経営の健全性・効率性について
①経常収支比率は、料金収入等収益の増に合わせ、動力費、修繕費、委託料、支払利息及び控除対象外消費税等の給水費用の減が大きく影響し、類似団体を上回り高くなった。②累積欠損金比率は、類似団体とは違い欠損金がないため表示されていない。③流動比率は、継続事業で行っている大型事業の支出が次年度送りとなり、現金預金の保有額が増額となったため比率が伸びた。類似団体と比べると低い状況であるが、現金預金を給水収益の半年分以上は確保しながら運営していく考えである。④企業債残高対給水収益比率は、計画的に行ってきた繰上償還により企業債残高は減少しているが、類似団体に比しまだ高い。⑤料金回収率は、給水費用が減少したことによる給水原価の減少で類似団体の傾向より伸びた。⑥給水原価は、動力費、修繕費、委託料、支払利息及び控除対象外消費税等の給水費用の減で減少し、類似団体よりも下回った。

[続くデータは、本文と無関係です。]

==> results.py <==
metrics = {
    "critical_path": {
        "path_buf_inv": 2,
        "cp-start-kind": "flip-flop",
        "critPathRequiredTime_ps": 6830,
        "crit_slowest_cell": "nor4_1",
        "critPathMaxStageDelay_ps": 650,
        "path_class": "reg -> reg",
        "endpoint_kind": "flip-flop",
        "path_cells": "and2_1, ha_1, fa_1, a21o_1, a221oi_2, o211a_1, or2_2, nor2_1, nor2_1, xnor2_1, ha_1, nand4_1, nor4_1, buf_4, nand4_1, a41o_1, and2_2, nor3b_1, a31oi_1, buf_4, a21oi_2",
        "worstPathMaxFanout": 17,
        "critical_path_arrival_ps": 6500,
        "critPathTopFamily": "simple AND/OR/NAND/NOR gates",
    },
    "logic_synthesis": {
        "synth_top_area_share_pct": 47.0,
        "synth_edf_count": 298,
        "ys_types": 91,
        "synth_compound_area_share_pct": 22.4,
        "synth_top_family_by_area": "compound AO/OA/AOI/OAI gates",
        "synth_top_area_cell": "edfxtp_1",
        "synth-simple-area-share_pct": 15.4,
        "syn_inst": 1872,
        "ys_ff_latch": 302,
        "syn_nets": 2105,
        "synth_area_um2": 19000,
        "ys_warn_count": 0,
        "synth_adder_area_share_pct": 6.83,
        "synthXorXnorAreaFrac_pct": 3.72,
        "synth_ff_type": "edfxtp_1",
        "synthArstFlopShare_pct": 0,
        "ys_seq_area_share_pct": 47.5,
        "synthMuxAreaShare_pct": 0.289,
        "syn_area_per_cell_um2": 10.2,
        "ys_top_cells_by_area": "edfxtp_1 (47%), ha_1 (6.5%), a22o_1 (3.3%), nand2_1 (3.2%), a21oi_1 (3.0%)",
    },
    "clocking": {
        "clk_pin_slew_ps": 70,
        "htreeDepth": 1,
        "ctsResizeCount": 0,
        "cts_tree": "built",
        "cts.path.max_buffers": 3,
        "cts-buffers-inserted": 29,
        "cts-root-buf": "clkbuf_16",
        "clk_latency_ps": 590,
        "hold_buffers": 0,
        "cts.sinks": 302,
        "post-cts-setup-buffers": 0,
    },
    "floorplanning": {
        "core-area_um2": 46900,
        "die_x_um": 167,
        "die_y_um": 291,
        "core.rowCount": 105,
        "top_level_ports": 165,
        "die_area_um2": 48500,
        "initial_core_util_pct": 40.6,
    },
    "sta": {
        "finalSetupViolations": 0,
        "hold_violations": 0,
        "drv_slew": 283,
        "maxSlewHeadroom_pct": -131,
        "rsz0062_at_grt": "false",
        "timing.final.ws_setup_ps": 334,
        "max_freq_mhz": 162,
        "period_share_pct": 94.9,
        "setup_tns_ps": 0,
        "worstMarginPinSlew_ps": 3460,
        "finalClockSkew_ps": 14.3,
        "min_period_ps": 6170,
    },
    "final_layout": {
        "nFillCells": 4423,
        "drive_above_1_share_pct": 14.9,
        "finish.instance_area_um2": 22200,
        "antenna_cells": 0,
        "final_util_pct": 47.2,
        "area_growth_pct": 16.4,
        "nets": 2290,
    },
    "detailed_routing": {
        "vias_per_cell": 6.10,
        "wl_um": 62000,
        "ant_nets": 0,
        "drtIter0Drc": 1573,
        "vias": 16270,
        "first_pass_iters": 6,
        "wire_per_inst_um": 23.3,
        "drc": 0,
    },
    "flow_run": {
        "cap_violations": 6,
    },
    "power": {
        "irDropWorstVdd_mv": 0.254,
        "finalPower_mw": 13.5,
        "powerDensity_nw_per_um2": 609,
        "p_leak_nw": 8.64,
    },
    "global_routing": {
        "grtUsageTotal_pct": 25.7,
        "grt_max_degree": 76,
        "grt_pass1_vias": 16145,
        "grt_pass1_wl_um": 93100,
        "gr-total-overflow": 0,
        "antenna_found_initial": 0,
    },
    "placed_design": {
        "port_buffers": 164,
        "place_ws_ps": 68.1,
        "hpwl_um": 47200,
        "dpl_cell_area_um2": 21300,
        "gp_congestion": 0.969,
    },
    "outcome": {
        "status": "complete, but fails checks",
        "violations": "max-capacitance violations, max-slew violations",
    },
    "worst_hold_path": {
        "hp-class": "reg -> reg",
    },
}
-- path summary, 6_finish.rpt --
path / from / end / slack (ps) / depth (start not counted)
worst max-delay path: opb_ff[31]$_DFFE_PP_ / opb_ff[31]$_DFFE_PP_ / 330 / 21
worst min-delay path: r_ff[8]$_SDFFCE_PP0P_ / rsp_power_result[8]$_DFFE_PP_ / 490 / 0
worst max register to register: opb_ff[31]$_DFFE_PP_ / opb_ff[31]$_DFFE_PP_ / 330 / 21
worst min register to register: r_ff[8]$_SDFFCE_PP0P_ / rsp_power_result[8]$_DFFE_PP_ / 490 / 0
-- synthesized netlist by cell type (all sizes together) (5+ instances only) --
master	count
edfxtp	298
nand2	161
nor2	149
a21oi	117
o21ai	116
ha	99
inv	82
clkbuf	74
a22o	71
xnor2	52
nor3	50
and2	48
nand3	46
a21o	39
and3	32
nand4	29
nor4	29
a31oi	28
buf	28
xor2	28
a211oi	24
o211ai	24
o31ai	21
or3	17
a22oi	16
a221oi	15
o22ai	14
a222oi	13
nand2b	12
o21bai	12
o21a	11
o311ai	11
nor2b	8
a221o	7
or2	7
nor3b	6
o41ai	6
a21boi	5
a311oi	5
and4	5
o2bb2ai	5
## src/rtl/multitouch_contact_tracker_macros.svh

```systemverilog
// ----------------------------------------------------------------------------
// multitouch_contact_tracker_macros
// Assertion macros shared by the contact tracker modules.
// ----------------------------------------------------------------------------
`ifndef MULTITOUCH_CONTACT_TRACKER_MACROS_SVH
`define MULTITOUCH_CONTACT_TRACKER_MACROS_SVH
`ifndef ASSERT_OFF
`define MCT_ASSERT(lbl, clk, rst, prop, msg) \
  lbl: assert property (@(posedge clk) disable iff (rst) (prop)) else $error(msg);
`define MCT_ASSERT_NR(lbl, clk, prop, msg) \
  lbl: assert property (@(posedge clk) (prop)) else $error(msg);
`else
`define MCT_ASSERT(lbl, clk, rst, prop, msg)
`define MCT_ASSERT_NR(lbl, clk, prop, msg)
`endif
`endif

```

## src/rtl/mct_pkg.sv

```systemverilog
// ----------------------------------------------------------------------------
// mct_pkg
// Shared types and constants of the contact tracker.
// ----------------------------------------------------------------------------
`timescale 1ns / 1ps
`default_nettype none
package mct_pkg;
  localparam int TouchSlots    = 32;
  localparam int PenSlots      = 4;
  localparam int BatchCapacity = 64;
  localparam logic [8:0] TouchBase = 9'd100;
  localparam logic [8:0] PenBase   = 9'd500;
  localparam logic [6:0] FullPct   = 7'd100;

  typedef enum logic [2:0] {
    REQ_T_PRESS = 3'd0, REQ_T_UPDATE = 3'd1, REQ_T_RELEASE = 3'd2,
    REQ_P_PRESS = 3'd3, REQ_P_UPDATE = 3'd4, REQ_P_RELEASE = 3'd5,
    REQ_CANCEL = 3'd6, REQ_NONE = 3'd7
  } req_t;

  typedef enum logic [2:0] {
    PH_ADD = 3'd0, PH_DOWN = 3'd1, PH_MOVE = 3'd2,
    PH_UP = 3'd3, PH_CANCEL = 3'd4, PH_REMOVE = 3'd5
  } phase_t;

  typedef enum logic [1:0] {
    CMD_STATUS, CMD_TOUCH, CMD_PEN, CMD_CANCEL
  } cmd_t;

  // classified command handed from front to back
  typedef struct packed {
    cmd_t        cmd;
    logic        is_press;
    logic        is_update;
    logic [15:0] src;
    logic [15:0] x;
    logic [15:0] y;
    logic [6:0]  force_pct;
    logic [47:0] time_us;
  } cmd_item_t;

  typedef enum logic [2:0] {
    ST_IDLE, ST_EMIT_A, ST_EMIT_B, ST_SCAN, ST_STATUS
  } st_t;

  function automatic logic [6:0] clamp_pct(input logic [15:0] lvl);
    if (lvl[15]) return 7'd0;
    if (lvl > 16'd100) return FullPct;
    return lvl[6:0];
  endfunction
endpackage
`default_nettype wire

```

## src/rtl/mct_front.sv

```systemverilog
// ----------------------------------------------------------------------------
// mct_front
// Accepts raw items, classifies them and pushes commands into a 2-deep queue.
// ----------------------------------------------------------------------------
`timescale 1ns / 1ps
`default_nettype none
`include "multitouch_contact_tracker_macros.svh"
module mct_front (
  input  wire logic             clk,
  input  wire logic             rst,
  input  wire logic             touch_en,
  input  wire logic             pen_en,
  input  wire logic             in_valid,
  output logic                  in_ready,
  input  wire logic [2:0]       req_type,
  input  wire logic [15:0]      source_id,
  input  wire logic [15:0]      pos_x,
  input  wire logic [15:0]      pos_y,
  input  wire logic [15:0]      pen_level,
  input  wire logic [47:0]      time_us,
  output logic                  q_valid,
  input  wire logic             q_ready,
  output mct_pkg::cmd_item_t    q_item
);
  mct_pkg::cmd_item_t mem [2];
  logic       wptr, rptr;
  logic [1:0] count;
  mct_pkg::cmd_item_t c;
  logic push, pop;

  always_comb begin
    c = '0;
    c.src = source_id;
    c.x = pos_x;
    c.y = pos_y;
    c.force_pct = mct_pkg::clamp_pct(pen_level);
    c.time_us = time_us;
    c.cmd = mct_pkg::CMD_STATUS;
    case (mct_pkg::req_t'(req_type))
      mct_pkg::REQ_T_PRESS, mct_pkg::REQ_T_UPDATE, mct_pkg::REQ_T_RELEASE:
        if (touch_en) c.cmd = mct_pkg::CMD_TOUCH;
      mct_pkg::REQ_P_PRESS, mct_pkg::REQ_P_UPDATE, mct_pkg::REQ_P_RELEASE:
        if (pen_en) c.cmd = mct_pkg::CMD_PEN;
      mct_pkg::REQ_CANCEL: c.cmd = mct_pkg::CMD_CANCEL;
      default: c.cmd = mct_pkg::CMD_STATUS;
    endcase
    c.is_press  = (req_type == mct_pkg::REQ_T_PRESS) || (req_type == mct_pkg::REQ_P_PRESS);
    c.is_update = (req_type == mct_pkg::REQ_T_UPDATE) || (req_type == mct_pkg::REQ_P_UPDATE);
  end

  assign in_ready = (count != 2'd2);
  assign push = in_valid && in_ready;
  assign q_valid = (count != 2'd0);
  assign pop = q_valid && q_ready;
  assign q_item = mem[rptr];

  always_ff @(posedge clk) begin
    if (push) mem[wptr] <= c;
    if (rst) begin
      wptr <= 1'b0;
      rptr <= 1'b0;
      count <= 2'd0;
    end else begin
      if (push) wptr <= ~wptr;
      if (pop) rptr <= ~rptr;
      count <= count + {1'b0, push} - {1'b0, pop};
    end
  end

  `MCT_ASSERT(a_no_overflow, clk, rst, push |-> count != 2'd2, "queue overflow")
  `MCT_ASSERT(a_count_step, clk, rst, (push && !pop) |=> count == $past(count) + 2'd1, "count")
  `MCT_ASSERT(a_no_underflow, clk, rst, pop |-> count != 2'd0, "queue underflow")
endmodule
`default_nettype wire

```

## src/rtl/mct_back.sv

```systemverilog
// ----------------------------------------------------------------------------
// mct_back
// Contact table and event sequencer; emits results through an output register.
// ----------------------------------------------------------------------------
`timescale 1ns / 1ps
`default_nettype none
`include "multitouch_contact_tracker_macros.svh"
module mct_back #(
  parameter int TOUCH_SLOTS    = mct_pkg::TouchSlots,
  parameter int PEN_SLOTS      = mct_pkg::PenSlots,
  parameter int BATCH_CAPACITY = mct_pkg::BatchCapacity
) (
  input  wire logic             clk,
  input  wire logic             rst,
  input  wire logic             q_valid,
  output logic                  q_ready,
  input  wire mct_pkg::cmd_item_t q_item,
  output logic                  out_valid,
  input  wire logic             out_ready,
  output logic                  event_valid,
  output logic [2:0]            phase,
  output logic [8:0]            device_number,
  output logic                  is_stylus,
  output logic [15:0]           out_x,
  output logic [15:0]           out_y,
  output logic [6:0]            pressure_pct,
  output logic [47:0]           out_time_us,
  output logic                  touch_held,
  output logic                  pen_held,
  output logic                  last
);
  localparam int TW = (TOUCH_SLOTS > 1) ? $clog2(TOUCH_SLOTS) : 1;
  localparam int PW = (PEN_SLOTS > 1) ? $clog2(PEN_SLOTS) : 1;
  localparam int NS = TOUCH_SLOTS + PEN_SLOTS;
  localparam int SW = $clog2(NS + 1);
  localparam int BW = $clog2(BATCH_CAPACITY + 1);

  logic [TOUCH_SLOTS-1:0] t_used;
  logic [15:0] t_src [TOUCH_SLOTS];
  logic [15:0] t_x   [TOUCH_SLOTS];
  logic [15:0] t_y   [TOUCH_SLOTS];
  logic [PEN_SLOTS-1:0] p_used;
  logic [15:0] p_src [PEN_SLOTS];
  logic [15:0] p_x   [PEN_SLOTS];
  logic [15:0] p_y   [PEN_SLOTS];
  logic [6:0]  p_f   [PEN_SLOTS];

  mct_pkg::st_t st, st_next;
  mct_pkg::cmd_item_t cur;
  logic        pen_k;
  logic [PW+TW-1:0] slot_r;
  logic        two_ev;
  logic [SW-1:0] scan;
  logic [BW-1:0] emitted;

  // lookup of the queue head
  logic       t_hit, t_free, p_hit, p_free;
  logic [TW-1:0] t_hit_i, t_free_i;
  logic [PW-1:0] p_hit_i, p_free_i;
  always_comb begin
    t_hit = 1'b0; t_free = 1'b0; t_hit_i = '0; t_free_i = '0;
    for (int i = TOUCH_SLOTS - 1; i >= 0; i--) begin
      if (t_used[i] && t_src[i] == q_item.src) begin t_hit = 1'b1; t_hit_i = TW'(i); end
      if (!t_used[i]) begin t_free = 1'b1; t_free_i = TW'(i); end
    end
    p_hit = 1'b0; p_free = 1'b0; p_hit_i = '0; p_free_i = '0;
    for (int i = PEN_SLOTS - 1; i >= 0; i--) begin
      if (p_used[i] && p_src[i] == q_item.src) begin p_hit = 1'b1; p_hit_i = PW'(i); end
      if (!p_used[i]) begin p_free = 1'b1; p_free_i = PW'(i); end
    end
  end

  logic ob_free;
  assign ob_free = !out_valid || out_ready;
  assign q_ready = (st == mct_pkg::ST_IDLE);

  // next used slot at or after scan
  logic          sc_found;
  logic [SW-1:0] sc_idx;
  always_comb begin
    sc_found = 1'b0; sc_idx = '0;
    for (int i = NS - 1; i >= 0; i--) begin
      if (SW'(i) >= scan) begin
        if (i < TOUCH_SLOTS) begin
          if (t_used[i]) begin sc_found = 1'b1; sc_idx = SW'(i); end
        end else if (p_used[i - TOUCH_SLOTS]) begin
          sc_found = 1'b1; sc_idx = SW'(i);
        end
      end
    end
  end

  logic [TW-1:0] st_i;
  logic [PW-1:0] sp_i;
  assign st_i = slot_r[TW-1:0];
  assign sp_i = slot_r[PW+TW-1:TW];

  // result builder
  logic        r_ev, r_last, r_stylus;
  logic [2:0]  r_ph;
  logic [8:0]  r_dev;
  logic [15:0] r_x, r_y;
  logic [6:0]  r_pct;
  logic        emit;
  logic        t_clr, p_clr;
  logic [TW-1:0] tci;
  logic [PW-1:0] pci;
  logic        sc_pen;
  logic [SW-1:0] sc_next;
  logic [TW-1:0] sc_ti;
  logic [PW-1:0] sc_pi;

  always_comb begin
    st_next = st;
    r_ev = 1'b1; r_last = 1'b0; r_stylus = pen_k; r_ph = mct_pkg::PH_ADD;
    r_dev = pen_k ? mct_pkg::PenBase + 9'(sp_i) : mct_pkg::TouchBase + 9'(st_i);
    r_x = pen_k ? p_x[sp_i] : t_x[st_i];
    r_y = pen_k ? p_y[sp_i] : t_y[st_i];
    r_pct = 7'd0;
    emit = 1'b0; t_clr = 1'b0; p_clr = 1'b0; tci = st_i; pci = sp_i;
    sc_pen = (sc_idx >= SW'(TOUCH_SLOTS));
    sc_ti = sc_idx[TW-1:0];
    sc_pi = PW'(sc_idx - SW'(TOUCH_SLOTS));
    sc_next = sc_idx;
    case (st)
      mct_pkg::ST_EMIT_A: begin
        if (ob_free) begin
          emit = 1'b1;
          if (!two_ev) begin
            r_ph = mct_pkg::PH_MOVE;
            r_pct = pen_k ? p_f[sp_i] : mct_pkg::FullPct;
            r_last = 1'b1;
            st_next = mct_pkg::ST_IDLE;
          end else begin
            r_ph = cur.is_press ? mct_pkg::PH_ADD : mct_pkg::PH_UP;
            // release: free the slot now so both results carry the final flags
            t_clr = !cur.is_press && !pen_k;
            p_clr = !cur.is_press && pen_k;
            st_next = mct_pkg::ST_EMIT_B;
          end
        end
      end
      mct_pkg::ST_EMIT_B: begin
        if (ob_free) begin
          emit = 1'b1; r_last = 1'b1; st_next = mct_pkg::ST_IDLE;
          if (cur.is_press) begin
            r_ph = mct_pkg::PH_DOWN;
            r_pct = pen_k ? p_f[sp_i] : mct_pkg::FullPct;
          end else begin
            r_ph = mct_pkg::PH_REMOVE;
          end
        end
      end
      mct_pkg::ST_SCAN: begin
        r_stylus = sc_pen;
        r_dev = sc_pen ? mct_pkg::PenBase + 9'(sc_pi) : mct_pkg::TouchBase + 9'(sc_ti);
        r_x = sc_pen ? p_x[sc_pi] : t_x[sc_ti];
        r_y = sc_pen ? p_y[sc_pi] : t_y[sc_ti];
        if (!sc_found) begin
          st_next = mct_pkg::ST_STATUS;
        end else if (ob_free) begin
          emit = 1'b1;
          r_ph = two_ev ? mct_pkg::PH_REMOVE : mct_pkg::PH_CANCEL;
          if (two_ev) begin
            t_clr = !sc_pen; p_clr = sc_pen; tci = sc_ti; pci = sc_pi;
          end
        end
      end
      mct_pkg::ST_STATUS: begin
        r_ev = 1'b0; r_stylus = 1'b0; r_dev = '0; r_x = '0; r_y = '0;
        r_last = 1'b1;
        if (ob_free) begin
          emit = 1'b1; st_next = mct_pkg::ST_IDLE;
        end
      end
      default: st_next = st;
    endcase
  end

  // flags after this item's clear
  logic [TOUCH_SLOTS-1:0] t_used_n;
  logic [PEN_SLOTS-1:0]   p_used_n;
  always_comb begin
    t_used_n = t_used;
    p_used_n = p_used;
    if (t_clr) t_used_n[tci] = 1'b0;
    if (p_clr) p_used_n[pci] = 1'b0;
  end

  // results beyond BATCH_CAPACITY for this item are dropped
  logic drop;
  assign drop = (emitted >= BW'(BATCH_CAPACITY));

  // load the output register; status only when the item made no event
  logic load;
  assign load = emit && ((st == mct_pkg::ST_STATUS) ? (emitted == '0) : !drop);

  always_ff @(posedge clk) begin
    if (rst) begin
      st <= mct_pkg::ST_IDLE;
      t_used <= '0;
      p_used <= '0;
      out_valid <= 1'b0;
      emitted <= '0;
      two_ev <= 1'b0;
      scan <= '0;
      pen_k <= 1'b0;
      slot_r <= '0;
    end else begin
      out_valid <= load || (out_valid && !out_ready);
      if (q_valid && q_ready) begin
        emitted <= '0;
        scan <= '0;
        cur <= q_item;
        case (q_item.cmd)
          mct_pkg::CMD_TOUCH: begin
            pen_k <= 1'b0;
            if (t_hit) begin
              slot_r <= (PW+TW)'(t_hit_i);
              t_x[t_hit_i] <= q_item.x;
              t_y[t_hit_i] <= q_item.y;
              two_ev <= !(q_item.is_press || q_item.is_update);
              st <= mct_pkg::ST_EMIT_A;
            end else if (q_item.is_press && t_free) begin
              slot_r <= (PW+TW)'(t_free_i);
              t_used[t_free_i] <= 1'b1;
              t_src[t_free_i] <= q_item.src;
              t_x[t_free_i] <= q_item.x;
              t_y[t_free_i] <= q_item.y;
              two_ev <= 1'b1;
              st <= mct_pkg::ST_EMIT_A;
            end else begin
              two_ev <= 1'b0;
              st <= mct_pkg::ST_STATUS;
            end
          end
          mct_pkg::CMD_PEN: begin
            pen_k <= 1'b1;
            if (p_hit) begin
              slot_r <= {p_hit_i, TW'(0)};
              p_x[p_hit_i] <= q_item.x;
              p_y[p_hit_i] <= q_item.y;
              if (q_item.is_press || q_item.is_update) p_f[p_hit_i] <= q_item.force_pct;
              two_ev <= !(q_item.is_press || q_item.is_update);
              st <= mct_pkg::ST_EMIT_A;
            end else if (q_item.is_press && p_free) begin
              slot_r <= {p_free_i, TW'(0)};
              p_used[p_free_i] <= 1'b1;
              p_src[p_free_i] <= q_item.src;
              p_x[p_free_i] <= q_item.x;
              p_y[p_free_i] <= q_item.y;
              p_f[p_free_i] <= q_item.force_pct;
              two_ev <= 1'b1;
              st <= mct_pkg::ST_EMIT_A;
            end else begin
              two_ev <= 1'b0;
              st <= mct_pkg::ST_STATUS;
            end
          end
          mct_pkg::CMD_CANCEL: begin
            two_ev <= 1'b0;
            st <= mct_pkg::ST_SCAN;
          end
          default: begin
            two_ev <= 1'b0;
            st <= mct_pkg::ST_STATUS;
          end
        endcase
      end else begin
        st <= st_next;
        t_used <= t_used_n;
        p_used <= p_used_n;
        if (emit && !drop && st != mct_pkg::ST_STATUS) emitted <= emitted + BW'(1);
        if (st == mct_pkg::ST_SCAN && emit) begin
          two_ev <= !two_ev;
          if (two_ev) scan <= sc_next + SW'(1);
        end
      end
    end
  end

  // output register; in a cancel scan the last remove is flagged by lookahead
  logic scan_last;
  always_comb begin
    scan_last = 1'b0;
    if (st == mct_pkg::ST_SCAN && two_ev) begin
      scan_last = 1'b1;
      for (int i = 0; i < NS; i++)
        if (SW'(i) > sc_idx) begin
          if (i < TOUCH_SLOTS) begin
            if (t_used[i]) scan_last = 1'b0;
          end else if (p_used[i - TOUCH_SLOTS]) scan_last = 1'b0;
        end
    end
  end

  always_ff @(posedge clk) begin
    if (load) begin
      event_valid <= r_ev;
      phase <= r_ph;
      device_number <= r_dev;
      is_stylus <= r_stylus;
      out_x <= r_x;
      out_y <= r_y;
      pressure_pct <= r_pct;
      out_time_us <= cur.time_us;
      // a cancel leaves the whole table empty
      touch_held <= (st == mct_pkg::ST_SCAN) ? 1'b0 : |t_used_n;
      pen_held <= (st == mct_pkg::ST_SCAN) ? 1'b0 : |p_used_n;
      last <= r_last || scan_last || (emitted == BW'(BATCH_CAPACITY - 1));
    end
  end

  `MCT_ASSERT(a_hold_out, clk, rst, (out_valid && !out_ready) |=> out_valid, "result lost")
  `MCT_ASSERT(a_take_idle, clk, rst, (q_valid && q_ready) |-> st == mct_pkg::ST_IDLE, "busy take")
  `MCT_ASSERT(a_emit_room, clk, rst, emit |-> ob_free, "overwrite")
endmodule
`default_nettype wire

```

## src/rtl/multitouch_contact_tracker.sv

```systemverilog
// ----------------------------------------------------------------------------
// multitouch_contact_tracker
// Tracks touch and pen contacts and emits pointer events per raw event.
// ----------------------------------------------------------------------------
// Usage: raw events enter on in_valid/in_ready with req_type, source_id,
// pos_x, pos_y, pen_level and time_us. Each item gives one or more results
// on out_valid/out_ready; last marks the final one of the item.
// A front stage classifies items into a two-entry queue; the back stage
// owns the contact table and sequences the events.
// An input transfer passes the queue, the back stage's state and the output
// register. A press, update or release holds the back stage for a lookup plus
// one state per result; cancel-all emits a cancel and a remove per active
// contact, then visits the status state. The back sequencer, one result per
// cycle while the receiver is ready, sets the rate.
// Reset clears the table and sets both enables. When the receiver stalls,
// the output register holds and the queue fills, then in_ready drops.
// Write the configuration only while no item is in flight.
// ----------------------------------------------------------------------------
`timescale 1ns / 1ps
`default_nettype none
module multitouch_contact_tracker #(
  parameter int TOUCH_SLOTS    = mct_pkg::TouchSlots,
  parameter int PEN_SLOTS      = mct_pkg::PenSlots,
  parameter int BATCH_CAPACITY = mct_pkg::BatchCapacity
) (
  input  wire logic        clk,
  input  wire logic        rst,
  input  wire logic        cfg_we,
  input  wire logic        cfg_index,
  input  wire logic        cfg_data,
  input  wire logic        in_valid,
  output logic             in_ready,
  input  wire logic [2:0]  req_type,
  input  wire logic [15:0] source_id,
  input  wire logic [15:0] pos_x,
  input  wire logic [15:0] pos_y,
  input  wire logic [15:0] pen_level,
  input  wire logic [47:0] time_us,
  output logic             out_valid,
  input  wire logic        out_ready,
  output logic             event_valid,
  output logic [2:0]       phase,
  output logic [8:0]       device_number,
  output logic             is_stylus,
  output logic [15:0]      out_x,
  output logic [15:0]      out_y,
  output logic [6:0]       pressure_pct,
  output logic [47:0]      out_time_us,
  output logic             touch_held,
  output logic             pen_held,
  output logic             last
);
  logic touch_enable, pen_enable;
  logic q_valid, q_ready;
  mct_pkg::cmd_item_t q_item;

  always_ff @(posedge clk) begin
    if (rst) begin
      touch_enable <= 1'b1;
      pen_enable <= 1'b1;
    end else if (cfg_we) begin
      if (cfg_index) pen_enable <= cfg_data;
      else touch_enable <= cfg_data;
    end
  end

  mct_front u_front (
    .clk, .rst, .touch_en(touch_enable), .pen_en(pen_enable),
    .in_valid, .in_ready, .req_type, .source_id, .pos_x, .pos_y,
    .pen_level, .time_us, .q_valid, .q_ready, .q_item
  );

  mct_back #(
    .TOUCH_SLOTS(TOUCH_SLOTS), .PEN_SLOTS(PEN_SLOTS),
    .BATCH_CAPACITY(BATCH_CAPACITY)
  ) u_back (
    .clk, .rst, .q_valid, .q_ready, .q_item, .out_valid, .out_ready,
    .event_valid, .phase, .device_number, .is_stylus, .out_x, .out_y,
    .pressure_pct, .out_time_us, .touch_held, .pen_held, .last
  );
endmodule
`default_nettype wire

```

## config.mk

```make
export PLATFORM = sky130hd
export DESIGN_NAME = multitouch_contact_tracker
export DESIGN_NICKNAME = d
export VERILOG_FILES = /design/src/rtl/mct_pkg.sv /design/src/rtl/mct_front.sv /design/src/rtl/mct_back.sv /design/src/rtl/multitouch_contact_tracker.sv
export VERILOG_INCLUDE_DIRS = /design/src /design/src/rtl
export SDC_FILE = /design/constraint.sdc
export NUM_CORES = 2
export LEC_CHECK = 0
export ABC_AREA = 1
export BUFFER_PORTS_ARGS = -buffer_cell sky130_fd_sc_hd__buf_2
export CAP_MARGIN = 10
export CORE_ASPECT_RATIO = 1.25
export CORE_UTILIZATION = 35
export CTS_CLUSTER_SIZE = 12
export DETAILED_ROUTE_END_ITERATION = 7
export PLACE_DENSITY = 0.5
export SYNTH_ARGS = -nofsm -noshare
export SYNTH_HDL_FRONTEND = slang
export SYNTH_SLANG_ARGS = --single-unit
```

## constraint.sdc

```tcl
create_clock -name clk -period 37.5 [get_ports clk]
set_input_delay 11.25 -clock clk [delete_from_list [all_inputs] [get_ports clk]]
set_output_delay 11.25 -clock clk [all_outputs]
set_load 0.005 [all_outputs]
```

⑦施設利用率は、平成26年度に一日配水能力の数値を見直したことにより大きく変動したが、平成27年度は一日平均配水量の増加で伸び、類似団体並みとなっている。⑧有収率は、1月の寒波被害を受け特別減免を行ったことにより低下したが、類似団体よりは上回っている。
老朽化の状況について
①有形固定資産減価償却率は、類似団体の傾向と同様に減価償却資産が増加傾向にあり、資産の老朽化度合が進んでいく傾向にある。②管路経年化率は、類似団体に比べ高い状況が続いたが、マッピングデータを基に管路延長を再調査した結果、類似団体並みの経年化率となった。③管路更新率は、管路更新計画に基づき計画的に整備を進めているが、口径の大きい基幹管路の整備には経費が掛かり、更新した管路の延長が短くなったため、前年及び類似団体に比べ低くなった。
全体総括
平成27年度は人口の微増に伴う給水戸数の増加による水道料金収入の増加や給水費用の減で前年に比べ一時的に経営状況は改善しているように見える。しかしながら老朽化の改善は進んでおらず、今後の給配水施設や漏水等の修繕費の増加、設備投資による減価償却費の増加などに多額の経費が必要となることが予想され、経営指標の悪化が懸念される。また、平成29年度に簡易水道を統合すれば、ここに挙がっている比率も大きく変動し、更に経営改善のための取組が必要となってくる。このため新たな水道事業ビジョンや経営戦略の策定を進めながら、今後の安全・安心な水の安定供給と経営の健全化に取組んでいく考えである。